PROBLEM REQUIREMENTS: Each line of the data below containing "elaborated" needs to be listed.

GIVEN RECORDS:
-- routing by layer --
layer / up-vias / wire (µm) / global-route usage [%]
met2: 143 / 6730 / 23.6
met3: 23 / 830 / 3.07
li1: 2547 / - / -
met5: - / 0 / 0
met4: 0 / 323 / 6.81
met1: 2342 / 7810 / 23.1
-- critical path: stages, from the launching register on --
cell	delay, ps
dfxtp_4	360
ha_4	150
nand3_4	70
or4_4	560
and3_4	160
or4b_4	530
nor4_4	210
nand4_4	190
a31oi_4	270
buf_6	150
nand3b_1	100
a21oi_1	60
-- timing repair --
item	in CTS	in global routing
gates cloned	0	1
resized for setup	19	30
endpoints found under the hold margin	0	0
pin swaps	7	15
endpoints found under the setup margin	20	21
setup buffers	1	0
--- src/rtl/mixer_pkg.sv ---
// Shared types for the serial voice mixer and the blocks built around it.
package mixer_pkg;
  localparam int DEFAULT_AUDIO_WIDTH = 24;

  typedef logic signed [DEFAULT_AUDIO_WIDTH-1:0] audio_t;

  typedef enum logic {
    MIX_SUM = 1'b0,
    MIX_AVG = 1'b1
  } mix_mode_t;

  typedef enum logic [1:0] {
    IDLE   = 2'd0,
    ACCUM  = 2'd1,
    FINAL  = 2'd2,
    OUTPUT = 2'd3
  } mixer_state_t;
endpackage

--- src/rtl/mix_saturate.sv ---
// Signed clamp from IN_WIDTH down to OUT_WIDTH bits, flagging when the value was altered.
module mix_saturate #(
  parameter int IN_WIDTH  = 27,
  parameter int OUT_WIDTH = 24
) (
  input  logic [IN_WIDTH-1:0]  i_value,
  output logic [OUT_WIDTH-1:0] o_value,
  output logic                 o_clipped
);
  logic w_fits;

  // Value is representable when every bit above the output sign bit copies the input sign.
  assign w_fits = (i_value[IN_WIDTH-1:OUT_WIDTH-1] ==
                   {(IN_WIDTH-OUT_WIDTH+1){i_value[IN_WIDTH-1]}});

  always_comb begin
    o_clipped = ~w_fits;
    if (w_fits)
      o_value = i_value[OUT_WIDTH-1:0];
    else if (i_value[IN_WIDTH-1])
      o_value = {1'b1, {(OUT_WIDTH-1){1'b0}}};
    else
      o_value = {1'b0, {(OUT_WIDTH-1){1'b1}}};
  end
endmodule

--- src/rtl/serial_voice_mixer.sv ---
// Time-multiplexed voice mixer: one enabled voice accumulated per clock, then
// saturated or normalised into a valid/ready output register.
module serial_voice_mixer
  import mixer_pkg::*;
#(
  parameter int AUDIO_WIDTH = DEFAULT_AUDIO_WIDTH,
  parameter int N_VOICES    = 4
) (
  input  logic                                  clock,
  input  logic                                  reset_l,
  input  logic                                  in_valid,
  output logic                                  in_ready,
  input  logic [N_VOICES-1:0][AUDIO_WIDTH-1:0]  voices,
  input  logic [N_VOICES-1:0]                   voice_enable,
  input  logic                                  mode,
  output logic                                  out_valid,
  input  logic                                  out_ready,
  output logic [AUDIO_WIDTH-1:0]                audio_out,
  output logic                                  clipped,
  output logic                                  overrun,
  input  logic                                  clear_overrun
);
  localparam int SHIFT     = $clog2(N_VOICES);
  localparam int IDX_WIDTH = (SHIFT > 1) ? SHIFT : 1;
  localparam int ACC_WIDTH = AUDIO_WIDTH + SHIFT + 1;
  localparam logic [IDX_WIDTH-1:0] LAST_IDX = IDX_WIDTH'(N_VOICES - 1);

  mixer_state_t                          r_state;
  mixer_state_t                          w_next_state;
  logic [N_VOICES-1:0][AUDIO_WIDTH-1:0]  r_voices;
  logic [N_VOICES-1:0]                   r_enable;
  mix_mode_t                             r_mode;
  logic signed [ACC_WIDTH-1:0]           r_acc;
  logic [IDX_WIDTH-1:0]                  r_idx;
  logic [AUDIO_WIDTH-1:0]                r_audio_out;
  logic                                  r_clipped;
  logic                                  r_out_valid;
  logic                                  r_overrun;

  logic [AUDIO_WIDTH-1:0]                w_voice;
  logic signed [ACC_WIDTH-1:0]           w_addend;
  logic signed [ACC_WIDTH-1:0]           w_pre_clamp;
  logic [AUDIO_WIDTH-1:0]                w_sat_value;
  logic                                  w_sat_clipped;

  assign w_voice     = r_voices[r_idx];
  assign w_addend    = r_enable[r_idx] ?
                       {{(ACC_WIDTH-AUDIO_WIDTH){w_voice[AUDIO_WIDTH-1]}}, w_voice} : '0;
  assign w_pre_clamp = (r_mode == MIX_AVG) ? (r_acc >>> SHIFT) : r_acc;

  mix_saturate #(
    .IN_WIDTH  (ACC_WIDTH),
    .OUT_WIDTH (AUDIO_WIDTH)
  ) u_saturate (
    .i_value   (w_pre_clamp),
    .o_value   (w_sat_value),
    .o_clipped (w_sat_clipped)
  );

  always_ff @(posedge clock or negedge reset_l) begin
    if (!reset_l) r_state <= IDLE;
    else          r_state <= w_next_state;
  end

  always_comb begin
    w_next_state = r_state;
    case (r_state)
      IDLE:    if (in_valid)           w_next_state = ACCUM;
      ACCUM:   if (r_idx == LAST_IDX)  w_next_state = FINAL;
      FINAL:                           w_next_state = OUTPUT;
      OUTPUT:  if (out_ready)          w_next_state = IDLE;
      default:                         w_next_state = IDLE;
    endcase
  end

  always_comb begin
    in_ready = (r_state == IDLE);
  end

  always_ff @(posedge clock or negedge reset_l) begin
    if (!reset_l) begin
      r_voices    <= '0;
      r_enable    <= '0;
      r_mode      <= MIX_SUM;
      r_acc       <= '0;
      r_idx       <= '0;
      r_audio_out <= '0;
      r_clipped   <= 1'b0;
      r_out_valid <= 1'b0;
    end else begin
      case (r_state)
        IDLE: if (in_valid) begin
          r_voices <= voices;
          r_enable <= voice_enable;
          r_mode   <= mix_mode_t'(mode);
          r_acc    <= '0;
          r_idx    <= '0;
        end
        ACCUM: begin
          r_acc <= r_acc + w_addend;
          r_idx <= r_idx + 1'b1;
        end
        FINAL: begin
          r_audio_out <= w_sat_value;
          r_clipped   <= w_sat_clipped;
          r_out_valid <= 1'b1;
        end
        OUTPUT: if (out_ready) r_out_valid <= 1'b0;
        default: ;
      endcase
    end
  end

  // A new drop takes priority over a simultaneous clear so no event is lost.
  always_ff @(posedge clock or negedge reset_l) begin
    if (!reset_l)                   r_overrun <= 1'b0;
    else if (in_valid && !in_ready) r_overrun <= 1'b1;
    else if (clear_overrun)         r_overrun <= 1'b0;
  end

  assign out_valid = r_out_valid;
  assign audio_out = r_audio_out;
  assign clipped   = r_clipped;
  assign overrun   = r_overrun;
endmodule
--- config.mk ---
export PLATFORM = sky130hd
export DESIGN_NAME = serial_voice_mixer
export DESIGN_NICKNAME = d
export VERILOG_FILES = /design/src/rtl/mixer_pkg.sv /design/src/rtl/mix_saturate.sv /design/src/rtl/serial_voice_mixer.sv
export SDC_FILE = /design/constraint.sdc
export NUM_CORES = 1
export LEC_CHECK = 0
export ABC_CLOCK_PERIOD_IN_PS = 5550
export CORE_ASPECT_RATIO = 1.2
export CORE_MARGIN = 2
export CORE_UTILIZATION = 40
export CTS_CLUSTER_SIZE = 16
export DETAILED_ROUTE_END_ITERATION = 8
export GPL_ROUTABILITY_DRIVEN = 0
export GPL_TIMING_DRIVEN = 1
export HOLD_SLACK_MARGIN = 0.12
export PLACE_DENSITY = 0.63
export SLEW_MARGIN = 10
export SYNTH_ARGS = -nofsm -noshare
export SYNTH_HDL_FRONTEND = slang
export SYNTH_SLANG_ARGS = --single-unit
--- constraint.sdc ---
create_clock -name clock -period 5.55 [get_ports clock]
set_input_delay 0.555 -clock clock [delete_from_list [all_inputs] [get_ports clock]]
set_output_delay 0.555 -clock clock [all_outputs]
set_load 0.02 [all_outputs]
Word-level counts from Yosys, hierarchy flattened --
Cells that the tools add are included.
Operators by class: shifts and indexed selects 0, reduce and logical (&&, ||, !) cells 10, bitwise gates (word level) 1, div/mod/pow operators 0, eq/ne operators 8, multiplexer cells 20, magnitude comparators 1, $mul 0, add/sub/neg operators 2
Operator list (number):
- $mux W24 | 3
- $mux W27 | 2
- $pmux W27 S2 | 1
- $bmux W24 S2 | 1
- $add A27 B27 Y27 | 1
- $mux W26 | 1
- $mux W2 | 4
- $pmux W2 S4 | 1
- $eq A2 B2 Y1 const B | 3
- $ne A2 B2 Y1 const B | 3
- $reduce_and A2 Y1 | 3
- $reduce_bool A2 Y1 | 3
- $mux W1 | 4
- $pmux W2 S2 | 1
- $eq A3 B3 Y1 | 1
- $lt A2 B3 Y1 const B | 1
- $reduce_and A3 Y1 | 1
- $add A2 B1 Y2 const B | 1
- $bmux W1 S2 | 1
- $eq A2 B1 Y1 const B | 1
- $logic_not A2 Y1 | 1
- $pmux W1 S2 | 1
- $logic_and A1 B1 Y1 | 1
- $logic_not A1 Y1 | 1
- $not A1 Y1 | 1
Storage, ports and cells: latch bits 0, input bits 106, flip-flop bits (word level) 159, output and inout bits 28, memories kept 0, bits in read-only memories 0, word-level logic and storage cells 55, memory bits (writable) 0

Depth between registers and ports, before layout --
word-level depth 5, mapped depth 17

Modules after synthesis --
Synthesis repeated with hierarchy kept, for this count alone.
Second synthesis, totals: cells, all modules 761, area, all modules 8977.4 sq um
By module, submodules not included:
- serial_voice_mixer | instances 1, cells each 672, area an instance 8374.3 sq um
- mix_saturate | instances 1, cells each 89, area an instance 603.1 sq um

Worst setup path before layout --
OpenSTA, ideal clock, no wires.
path kind register to register, from register r_idx[0], to register r_acc[26], period minus slack after synthesis 4098 ps, stages on the path, launching flop included 16, arrival 3980 ps, path slack 1452 ps, buffers on the path 2, path through dfrtp_1 > clkbuf_1 > buf_2 > mux4_2 > nor2b_1 > ha_1 > fa_1 > a211oi_2 > o21a_1 > a211oi_1 > a211o_1 > a311o_1 > a31oi_2 > xnor2_1 > and3_1 > a21o_1
On the way: cells in the longest elaborated chain, start to end 5
RTL lines:
- start: declaration | RTL line serial_voice_mixer.sv:34 | logic [IDX_WIDTH-1:0] r_idx;
- start signal: assignment | RTL line serial_voice_mixer.sv:101 | r_idx <= r_idx + 1'b1;
- $bmux W24 S2 / $bmux W1 S2 (equally long branches) | RTL line serial_voice_mixer.sv:46, serial_voice_mixer.sv:47
- $mux W24 (implied by the code) / $mux W1 (equally long branches) | RTL line serial_voice_mixer.sv:46, serial_voice_mixer.sv:47
- $mux W27 * | RTL line serial_voice_mixer.sv:47 | assign w_addend = r_enable[r_idx] ?
- $add A27 B27 Y27 * | RTL line serial_voice_mixer.sv:100 | r_acc <= r_acc + w_addend;
- $pmux W27 S2 * | RTL line serial_voice_mixer.sv:91 | case (r_state)
- end signal: assignment | RTL line serial_voice_mixer.sv:100
- end: declaration | RTL line serial_voice_mixer.sv:33 | logic signed [ACC_WIDTH-1:0] r_acc;
Mark *: on every way between the ends. The rest lies on a longest branch, timed or not. The select of a mux whose other input is x is not followed. A chain may end at the register's enable or synchronous reset.

Final worst setup path --
from register r_idx[1], to register r_acc[26]
The elaborated chain is that of the path after synthesis.

==> results.py <==
metrics = {
    "floorplan": {
        "io_pins": 134,
        "die_h_um": 162,
        "die_w_um": 136,
        "coreArea_um2": 20400,
        "dieArea_um2": 22000,
        "start_util_pct": 40.9,
        "std_cell_rows": 57,
    },
    "timing": {
        "slew_headroom_pct": 22.9,
        "skew_ns": 0.00790,
        "fmax_mhz": 234,
        "timing.hold.ws_ns": 0.262,
        "tightest_slew_ns": 1.16,
        "min_period_over_period_pct": 77.1,
        "setup_slack_ns": 1.27,
        "setup_viol": 0,
        "final.setup.tns_ns": 0,
        "min_period_ns": 4.28,
        "drv_slew": 0,
        "rsz0062_at_grt": "no",
        "hold_viol": 0,
    },
    "finish": {
        "drive_gt1_share_pct": 23.7,
        "final_util_pct": 52.0,
        "stdcell_area_um2": 10600,
        "nNetsFinal": 953,
        "seq_area_um2": 3980,
        "final_cells": 1092,
        "multi_input_area_um2": 4210,
        "antenna_cells": 0,
        "syn2layout_area_growth_pct": 27.1,
        "fillers": 1758,
    },
    "synthesis": {
        "synth.ff_latch_count": 159,
        "synth_cells": 690,
        "ys.flop_type": "dfrtp_1",
        "synth-edff-count": 0,
        "syn_nets": 828,
        "syn_area_um2": 8350,
        "syn_avg_cell_area_um2": 12.1,
        "yosys_warnings": 0,
        "synth.distinct_cells": 46,
        "yosysSeqAreaShare_pct": 47.7,
        "async_flop_share_pct": 100,
    },
    "pwr": {
        "p_leak_nw": 4.50,
        "ir_worst_vdd_mv": 0.314,
        "p_per_area_nw_per_um2": 637,
        "power.total_mw": 6.76,
    },
    "worst_setup_path": {
        "critPathCaptureType": "flop",
        "path_max_fanout": 24,
        "start_kind": "flop",
        "reg2reg_depth": 15,
        "endpoint": "r_acc[26]$_DFFE_PN0P_",
        "crit_required_ns": 5.87,
        "r2r-end": "r_acc[26]$_DFFE_PN0P_",
        "regToRegSetupSlack_ns": 1.27,
        "critPathLaunch": "r_idx[1]$_DFFE_PN0P_",
        "worstPathArrival_ns": 4.60,
        "reg2reg_from": "r_idx[1]$_DFFE_PN0P_",
        "critical_path_class": "reg2reg",
    },
    "global_routing": {
        "groute.usage.overall_pct": 18.0,
        "grt_max_degree": 113,
        "overflow": 0,
        "grt_pass1_wl_um": 30900,
        "antenna_found_initial": 0,
        "first_global_vias": 6068,
    },
    "clock_tree": {
        "post-cts-setup-buffer-count": 0,
        "cts_tree": "yes",
        "clock-sinks": 159,
        "cts_made_buffers": 17,
        "hold_buffers": 0,
        "cts_root_buffer": "clkbuf_16",
        "clk_pin_slew_ns": 0.07,
        "cts.repair.resized": 0,
        "clock_latency_ns": 0.43,
        "cts_buffer_depth": 2,
        "h-tree-depth": 4,
    },
    "detailed_routing": {
        "via_count": 5722,
        "drt_first_pass_iters": 4,
        "ant_nets": 0,
        "detail_route.vias_per_cell": 5.24,
        "wirelength_um": 18700,
        "drt_iter0_drc": 213,
        "drcViolationCount": 0,
        "wl_per_cell_um": 17.2,
    },
    "placed_design": {
        "dp_hpwl_um": 13800,
        "dp.cells": 1061,
        "place_ws_ns": 1.28,
        "portBuffers": 133,
        "postPlaceCellArea_um2": 9960,
    },
    "flow_run": {
        "max_cap_violations": 0,
    },
    "run_status": {
        "outcome": "completed",
    },
    "hold_path": {
        "hp-class": "in2async",
    },
}
-- sequential cells by signal, indices dropped and copies added, names as in the netlist, 2 cells and up --
signal,cells
r_idx,2
r_enable,4
r_voices,96
r_state,2
r_acc,27
audio_out,24
-- cell usage after synthesis, drive strengths merged (9+ instances only) --
| library cell | number | area, µm² |
|---|---|---|
| clkbuf | 31 | 116 |
| inv | 13 | 48.8 |
| xor2 | 12 | 105 |
| nor2 | 18 | 67.6 |
| mux2 | 126 | 1420 |
| a21oi | 48 | 240 |
| a21o | 9 | 67.6 |
| ha | 31 | 388 |
| mux2i | 26 | 260 |
| nor2b | 25 | 156 |
| mux4 | 24 | 541 |
| o21ai | 48 | 240 |
| xnor2 | 10 | 87.6 |
| nand2 | 48 | 180 |
| dfrtp | 159 | 3980 |
-- logic make-up after synthesis --
logic type               after synthesis  synth area share, %
XOR/XNOR                              22                 2.31
adder cells (fa/ha/maj)               32                 4.89
buffers and inverters                 48                 2.19
AO/OA/AOI/OAI                        139                 9.91
multiplexers                         176                 26.6
flip-flops                           159                 47.7
AND/OR/NAND/NOR                      114                 6.46
-- where the power goes --
| group | total [mW] | switching, mW | internal [mW] |
|---|---|---|---|
| Combinational | 3.39 | 1.64 | 1.75 |
| Clock | 1.27 | 0.480 | 0.792 |
| Sequential | 2.10 | 0.368 | 1.73 |
-- cell type report --
type | instances | area share [%]
clock buffer | 20 | 4.40
clock inverter | 11 | 1.69
inverter | 13 | 0.460
multi-input combinational | 483 | 39.7
sequential | 159 | 37.5
tap | 265 | 3.13
timing repair buffer | 141 | 13.1
-- per-layer routing --
metal	vias to the layer above	track usage, %	wire length [µm]
met5	-	0	0
met4	0	6.39	299
met3	19	3.71	687
met2	125	30.5	9410
met1	2816	22.7	8330
li1	2762	-	-
-- worst max-delay path, cell delays in order (launching register included) --
cell and delay (ns):
dfrtp_1 0.76, mux2_2 0.42, o21ai_2 0.11, buf_4 0.29
nor2b_1 0.09, ha_1 0.23, fa_1 0.45, a211oi_2 0.24
o21a_1 0.15, a211oi_1 0.06, a211o_1 0.40, a311o_1 0.31
a31oi_2 0.18, xnor2_1 0.16, o21bai_1 0.09, a21o_1 0.20
-- how the worst min path moves through the flow --
| stage | endpoint | start | slack (ns) |
|---|---|---|---|
| final | r_voices[68]$_DFFE_PN0P_ | reset_l | 0.26 |
| after global routing | r_voices[92]$_DFFE_PN0P_ | reset_l | 0.35 |
| after CTS | r_voices[68]$_DFFE_PN0P_ | reset_l | 0.30 |
| after detailed placement | r_voices[93]$_DFFE_PN0P_ | r_voices[93]$_DFFE_PN0P_ | 0.49 |
| after global placement | r_voices[2]$_DFFE_PN0P_ | r_voices[2]$_DFFE_PN0P_ | 0.48 |
| after floorplan | audio_out[0]$_DFFE_PN0P_ | reset_l | 0.26 |
-- layout by cell type (no fill, tap or decap), types with 4 or more instances in the layout --
cell type | Yosys | layout
a211oi_1 | 4 | 4
a21o_1 | 9 | 9
a21oi_1 | 48 | 48
buf_4 | 0 | 8
bufinv_16 | 0 | 4
clkbuf_16 | 0 | 17
clkdlybuf4s50_1 | 0 | 132
dfrtp_1 | 159 | 158
ha_1 | 31 | 31
inv_1 | 13 | 13
mux2_2 | 126 | 126
mux2i_1 | 26 | 25
mux4_2 | 24 | 24
nand2_1 | 48 | 47
nand3_1 | 5 | 5
nor2_1 | 18 | 18
nor2b_1 | 25 | 25
nor3_1 | 5 | 5
o21a_1 | 5 | 5
o21ai_0 | 46 | 45
xnor2_1 | 10 | 10
xor2_1 | 12 | 12
Note: power is estimated with default switching activity, not from simulation.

PROBLEM SOLUTION:
On the way: cells in the longest elaborated chain, start to end 5
The elaborated chain is that of the path after synthesis.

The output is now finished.